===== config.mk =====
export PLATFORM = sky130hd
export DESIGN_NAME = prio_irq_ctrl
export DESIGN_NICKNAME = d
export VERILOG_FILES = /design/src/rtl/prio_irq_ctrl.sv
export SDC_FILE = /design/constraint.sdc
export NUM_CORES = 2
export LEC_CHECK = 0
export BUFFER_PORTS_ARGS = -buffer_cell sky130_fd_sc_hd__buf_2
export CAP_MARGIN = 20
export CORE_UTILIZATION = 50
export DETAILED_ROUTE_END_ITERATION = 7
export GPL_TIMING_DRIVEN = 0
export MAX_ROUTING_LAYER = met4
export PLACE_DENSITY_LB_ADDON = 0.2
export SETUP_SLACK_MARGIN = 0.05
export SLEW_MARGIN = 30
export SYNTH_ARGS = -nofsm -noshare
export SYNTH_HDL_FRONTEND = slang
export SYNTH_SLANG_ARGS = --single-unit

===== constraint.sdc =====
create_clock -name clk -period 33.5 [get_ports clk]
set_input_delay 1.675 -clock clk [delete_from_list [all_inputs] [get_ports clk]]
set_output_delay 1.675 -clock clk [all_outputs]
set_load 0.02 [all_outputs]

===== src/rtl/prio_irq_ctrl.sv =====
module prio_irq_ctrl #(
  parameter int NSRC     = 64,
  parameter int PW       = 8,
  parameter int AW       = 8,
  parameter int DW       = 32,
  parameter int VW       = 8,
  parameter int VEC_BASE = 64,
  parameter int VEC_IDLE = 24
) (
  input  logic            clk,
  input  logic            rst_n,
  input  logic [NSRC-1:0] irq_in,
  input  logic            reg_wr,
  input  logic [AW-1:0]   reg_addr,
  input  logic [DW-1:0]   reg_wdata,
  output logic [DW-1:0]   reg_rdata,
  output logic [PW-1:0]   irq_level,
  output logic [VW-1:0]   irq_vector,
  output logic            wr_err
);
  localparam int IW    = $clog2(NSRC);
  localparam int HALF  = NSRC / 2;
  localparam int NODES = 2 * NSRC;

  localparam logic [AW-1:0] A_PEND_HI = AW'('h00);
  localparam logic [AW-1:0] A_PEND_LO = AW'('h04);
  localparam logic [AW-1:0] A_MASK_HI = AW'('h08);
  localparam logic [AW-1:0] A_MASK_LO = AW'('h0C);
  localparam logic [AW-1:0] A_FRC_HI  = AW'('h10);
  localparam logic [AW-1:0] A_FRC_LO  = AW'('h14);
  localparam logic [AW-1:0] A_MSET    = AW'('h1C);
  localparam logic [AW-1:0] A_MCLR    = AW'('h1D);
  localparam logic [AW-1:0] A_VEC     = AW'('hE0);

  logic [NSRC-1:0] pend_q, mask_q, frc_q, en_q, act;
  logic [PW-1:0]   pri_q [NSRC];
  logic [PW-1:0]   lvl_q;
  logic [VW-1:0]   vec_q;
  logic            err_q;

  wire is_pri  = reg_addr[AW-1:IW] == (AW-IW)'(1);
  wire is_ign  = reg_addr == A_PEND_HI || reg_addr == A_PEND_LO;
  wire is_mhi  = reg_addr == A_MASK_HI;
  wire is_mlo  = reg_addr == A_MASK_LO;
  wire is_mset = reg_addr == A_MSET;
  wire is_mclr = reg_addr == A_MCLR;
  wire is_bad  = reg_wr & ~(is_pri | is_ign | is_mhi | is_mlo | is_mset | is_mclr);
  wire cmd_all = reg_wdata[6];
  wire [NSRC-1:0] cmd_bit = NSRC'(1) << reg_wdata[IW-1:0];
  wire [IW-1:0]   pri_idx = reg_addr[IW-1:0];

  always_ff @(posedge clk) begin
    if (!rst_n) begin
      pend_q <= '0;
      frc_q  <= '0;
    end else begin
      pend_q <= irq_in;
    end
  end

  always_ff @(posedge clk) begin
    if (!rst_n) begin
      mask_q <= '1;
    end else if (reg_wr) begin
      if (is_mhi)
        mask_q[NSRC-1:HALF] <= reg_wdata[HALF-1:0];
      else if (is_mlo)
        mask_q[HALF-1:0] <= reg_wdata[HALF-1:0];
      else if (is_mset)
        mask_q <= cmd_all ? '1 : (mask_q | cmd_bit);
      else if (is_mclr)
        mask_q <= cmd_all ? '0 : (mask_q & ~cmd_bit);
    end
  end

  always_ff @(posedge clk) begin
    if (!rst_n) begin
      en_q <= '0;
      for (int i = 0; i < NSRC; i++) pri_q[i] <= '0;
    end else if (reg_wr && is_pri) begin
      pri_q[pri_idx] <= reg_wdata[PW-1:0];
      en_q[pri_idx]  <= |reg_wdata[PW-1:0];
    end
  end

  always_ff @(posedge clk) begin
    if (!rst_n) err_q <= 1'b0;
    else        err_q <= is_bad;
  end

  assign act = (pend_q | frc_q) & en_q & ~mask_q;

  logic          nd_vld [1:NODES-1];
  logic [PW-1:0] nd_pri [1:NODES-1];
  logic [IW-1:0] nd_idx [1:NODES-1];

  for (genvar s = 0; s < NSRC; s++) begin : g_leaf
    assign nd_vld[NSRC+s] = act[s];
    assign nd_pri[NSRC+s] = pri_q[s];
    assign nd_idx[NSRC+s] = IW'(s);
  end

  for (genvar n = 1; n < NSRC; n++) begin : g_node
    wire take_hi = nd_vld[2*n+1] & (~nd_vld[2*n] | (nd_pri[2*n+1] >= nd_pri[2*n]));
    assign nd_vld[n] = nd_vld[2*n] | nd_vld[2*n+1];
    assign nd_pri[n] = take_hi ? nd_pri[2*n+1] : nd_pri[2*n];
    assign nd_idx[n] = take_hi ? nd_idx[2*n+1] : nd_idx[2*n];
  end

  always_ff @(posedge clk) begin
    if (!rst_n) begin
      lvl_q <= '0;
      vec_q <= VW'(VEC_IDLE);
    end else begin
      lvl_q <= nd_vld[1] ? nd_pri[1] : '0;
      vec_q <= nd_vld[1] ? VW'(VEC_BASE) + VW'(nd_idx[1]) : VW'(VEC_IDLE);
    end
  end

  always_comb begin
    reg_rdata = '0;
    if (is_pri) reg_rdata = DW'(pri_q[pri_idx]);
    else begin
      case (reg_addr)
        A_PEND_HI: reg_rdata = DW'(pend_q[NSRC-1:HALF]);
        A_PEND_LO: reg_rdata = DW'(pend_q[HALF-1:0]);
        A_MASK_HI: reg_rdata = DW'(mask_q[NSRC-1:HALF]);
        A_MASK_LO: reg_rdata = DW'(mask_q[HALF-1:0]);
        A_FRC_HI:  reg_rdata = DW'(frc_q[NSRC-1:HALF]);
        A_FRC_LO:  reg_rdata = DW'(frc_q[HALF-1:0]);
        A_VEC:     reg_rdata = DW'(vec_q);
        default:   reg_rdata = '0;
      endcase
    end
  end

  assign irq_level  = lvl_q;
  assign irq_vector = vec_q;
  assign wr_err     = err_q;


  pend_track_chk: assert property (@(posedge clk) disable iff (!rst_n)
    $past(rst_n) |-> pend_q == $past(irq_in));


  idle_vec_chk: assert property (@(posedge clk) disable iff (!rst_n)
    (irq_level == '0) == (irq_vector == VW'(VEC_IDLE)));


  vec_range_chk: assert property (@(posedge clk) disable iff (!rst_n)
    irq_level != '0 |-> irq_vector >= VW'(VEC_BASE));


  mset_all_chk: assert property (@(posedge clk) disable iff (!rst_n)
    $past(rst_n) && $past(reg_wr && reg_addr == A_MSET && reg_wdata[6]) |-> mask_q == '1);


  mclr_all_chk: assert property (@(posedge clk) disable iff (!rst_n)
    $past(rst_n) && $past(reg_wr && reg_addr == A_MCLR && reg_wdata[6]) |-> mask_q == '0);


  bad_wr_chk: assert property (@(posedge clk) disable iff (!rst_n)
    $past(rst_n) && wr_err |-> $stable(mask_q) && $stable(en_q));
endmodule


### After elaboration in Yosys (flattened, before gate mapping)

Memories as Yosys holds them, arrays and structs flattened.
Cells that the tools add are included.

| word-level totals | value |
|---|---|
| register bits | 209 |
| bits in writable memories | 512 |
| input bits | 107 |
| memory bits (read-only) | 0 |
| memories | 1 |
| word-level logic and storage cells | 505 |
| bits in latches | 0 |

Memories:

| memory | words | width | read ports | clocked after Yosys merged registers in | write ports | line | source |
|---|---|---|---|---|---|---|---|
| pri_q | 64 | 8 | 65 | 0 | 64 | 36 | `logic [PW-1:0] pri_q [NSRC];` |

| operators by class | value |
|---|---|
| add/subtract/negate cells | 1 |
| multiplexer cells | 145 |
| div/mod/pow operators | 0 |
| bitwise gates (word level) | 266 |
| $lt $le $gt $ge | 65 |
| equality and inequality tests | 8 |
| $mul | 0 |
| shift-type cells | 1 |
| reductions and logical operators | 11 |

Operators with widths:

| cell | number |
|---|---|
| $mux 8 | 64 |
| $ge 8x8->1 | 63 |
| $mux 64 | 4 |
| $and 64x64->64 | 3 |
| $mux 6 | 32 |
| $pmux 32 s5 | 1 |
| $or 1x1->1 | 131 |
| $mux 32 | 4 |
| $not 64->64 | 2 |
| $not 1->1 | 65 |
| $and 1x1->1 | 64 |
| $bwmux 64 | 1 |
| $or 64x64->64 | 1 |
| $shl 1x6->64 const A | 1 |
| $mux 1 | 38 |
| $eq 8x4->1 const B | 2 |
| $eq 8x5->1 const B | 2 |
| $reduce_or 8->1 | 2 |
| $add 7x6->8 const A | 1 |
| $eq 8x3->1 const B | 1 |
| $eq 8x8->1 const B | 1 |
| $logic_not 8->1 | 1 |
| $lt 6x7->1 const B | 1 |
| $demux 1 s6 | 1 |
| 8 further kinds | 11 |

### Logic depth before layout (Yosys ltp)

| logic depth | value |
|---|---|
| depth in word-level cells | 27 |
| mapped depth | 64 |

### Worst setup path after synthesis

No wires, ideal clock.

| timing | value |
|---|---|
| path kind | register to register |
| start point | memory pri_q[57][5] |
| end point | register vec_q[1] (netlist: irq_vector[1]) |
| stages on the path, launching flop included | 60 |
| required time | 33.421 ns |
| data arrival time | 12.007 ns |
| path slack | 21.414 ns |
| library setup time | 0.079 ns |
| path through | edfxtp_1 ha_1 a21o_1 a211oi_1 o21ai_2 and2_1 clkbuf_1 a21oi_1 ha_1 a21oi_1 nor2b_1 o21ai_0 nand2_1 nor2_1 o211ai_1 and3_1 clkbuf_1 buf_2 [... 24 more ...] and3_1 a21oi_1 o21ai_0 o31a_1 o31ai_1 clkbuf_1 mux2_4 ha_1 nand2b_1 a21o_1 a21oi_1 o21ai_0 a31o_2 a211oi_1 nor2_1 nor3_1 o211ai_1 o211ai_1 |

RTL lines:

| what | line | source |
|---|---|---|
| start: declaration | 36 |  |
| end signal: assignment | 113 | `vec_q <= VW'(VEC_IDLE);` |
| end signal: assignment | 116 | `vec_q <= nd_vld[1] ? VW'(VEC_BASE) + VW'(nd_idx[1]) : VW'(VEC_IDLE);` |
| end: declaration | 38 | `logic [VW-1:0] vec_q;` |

○ ○ ○

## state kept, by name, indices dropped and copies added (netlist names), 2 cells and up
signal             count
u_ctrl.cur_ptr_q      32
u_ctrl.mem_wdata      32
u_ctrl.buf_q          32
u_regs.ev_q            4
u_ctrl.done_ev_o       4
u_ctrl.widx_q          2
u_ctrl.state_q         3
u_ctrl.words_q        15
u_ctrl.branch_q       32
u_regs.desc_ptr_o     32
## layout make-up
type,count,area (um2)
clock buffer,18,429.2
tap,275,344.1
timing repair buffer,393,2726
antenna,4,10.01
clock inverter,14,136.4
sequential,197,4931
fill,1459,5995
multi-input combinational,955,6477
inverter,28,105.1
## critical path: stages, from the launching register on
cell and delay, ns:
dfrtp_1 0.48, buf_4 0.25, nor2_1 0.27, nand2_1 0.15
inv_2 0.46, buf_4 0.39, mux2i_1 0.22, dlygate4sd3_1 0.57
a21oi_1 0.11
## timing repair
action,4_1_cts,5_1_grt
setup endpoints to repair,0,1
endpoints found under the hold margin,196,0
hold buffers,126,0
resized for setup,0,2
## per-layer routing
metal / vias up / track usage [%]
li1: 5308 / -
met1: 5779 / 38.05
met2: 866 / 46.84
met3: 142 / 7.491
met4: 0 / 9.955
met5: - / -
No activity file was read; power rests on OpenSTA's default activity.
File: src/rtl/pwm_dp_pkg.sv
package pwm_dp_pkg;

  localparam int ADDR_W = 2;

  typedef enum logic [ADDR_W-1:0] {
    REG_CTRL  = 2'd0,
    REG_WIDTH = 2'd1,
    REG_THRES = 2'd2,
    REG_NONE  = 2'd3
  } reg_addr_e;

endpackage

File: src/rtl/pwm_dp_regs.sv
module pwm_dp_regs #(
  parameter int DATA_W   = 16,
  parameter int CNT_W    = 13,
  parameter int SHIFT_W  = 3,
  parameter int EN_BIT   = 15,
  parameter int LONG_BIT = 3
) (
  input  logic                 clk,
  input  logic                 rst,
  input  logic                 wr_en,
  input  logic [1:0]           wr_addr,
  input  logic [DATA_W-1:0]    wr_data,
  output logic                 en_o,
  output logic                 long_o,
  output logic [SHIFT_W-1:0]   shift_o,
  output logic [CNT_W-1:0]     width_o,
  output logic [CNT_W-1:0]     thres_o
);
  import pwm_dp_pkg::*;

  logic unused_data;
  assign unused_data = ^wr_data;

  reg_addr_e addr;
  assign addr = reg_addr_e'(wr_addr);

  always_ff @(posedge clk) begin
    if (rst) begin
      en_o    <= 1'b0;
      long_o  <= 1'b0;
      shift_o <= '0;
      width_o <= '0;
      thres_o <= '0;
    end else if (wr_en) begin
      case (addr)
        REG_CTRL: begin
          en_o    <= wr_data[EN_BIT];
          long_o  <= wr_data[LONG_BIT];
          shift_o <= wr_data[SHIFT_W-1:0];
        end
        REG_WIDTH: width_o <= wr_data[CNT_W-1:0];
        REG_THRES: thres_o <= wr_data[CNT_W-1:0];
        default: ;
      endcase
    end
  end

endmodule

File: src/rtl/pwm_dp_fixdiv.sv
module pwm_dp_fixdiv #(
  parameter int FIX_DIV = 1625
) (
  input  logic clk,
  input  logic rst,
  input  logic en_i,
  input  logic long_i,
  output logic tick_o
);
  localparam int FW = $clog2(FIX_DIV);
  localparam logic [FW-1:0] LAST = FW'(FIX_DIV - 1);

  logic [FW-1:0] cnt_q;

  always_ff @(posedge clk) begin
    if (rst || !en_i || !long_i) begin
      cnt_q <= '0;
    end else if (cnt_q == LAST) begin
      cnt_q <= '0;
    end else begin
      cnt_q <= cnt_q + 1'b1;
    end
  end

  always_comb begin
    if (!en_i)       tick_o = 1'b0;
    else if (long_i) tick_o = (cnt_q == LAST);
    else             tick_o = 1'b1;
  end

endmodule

○ ○ ○

Please determine how many lines in the entries contain the word "endpoints" and answer with the number alone.

2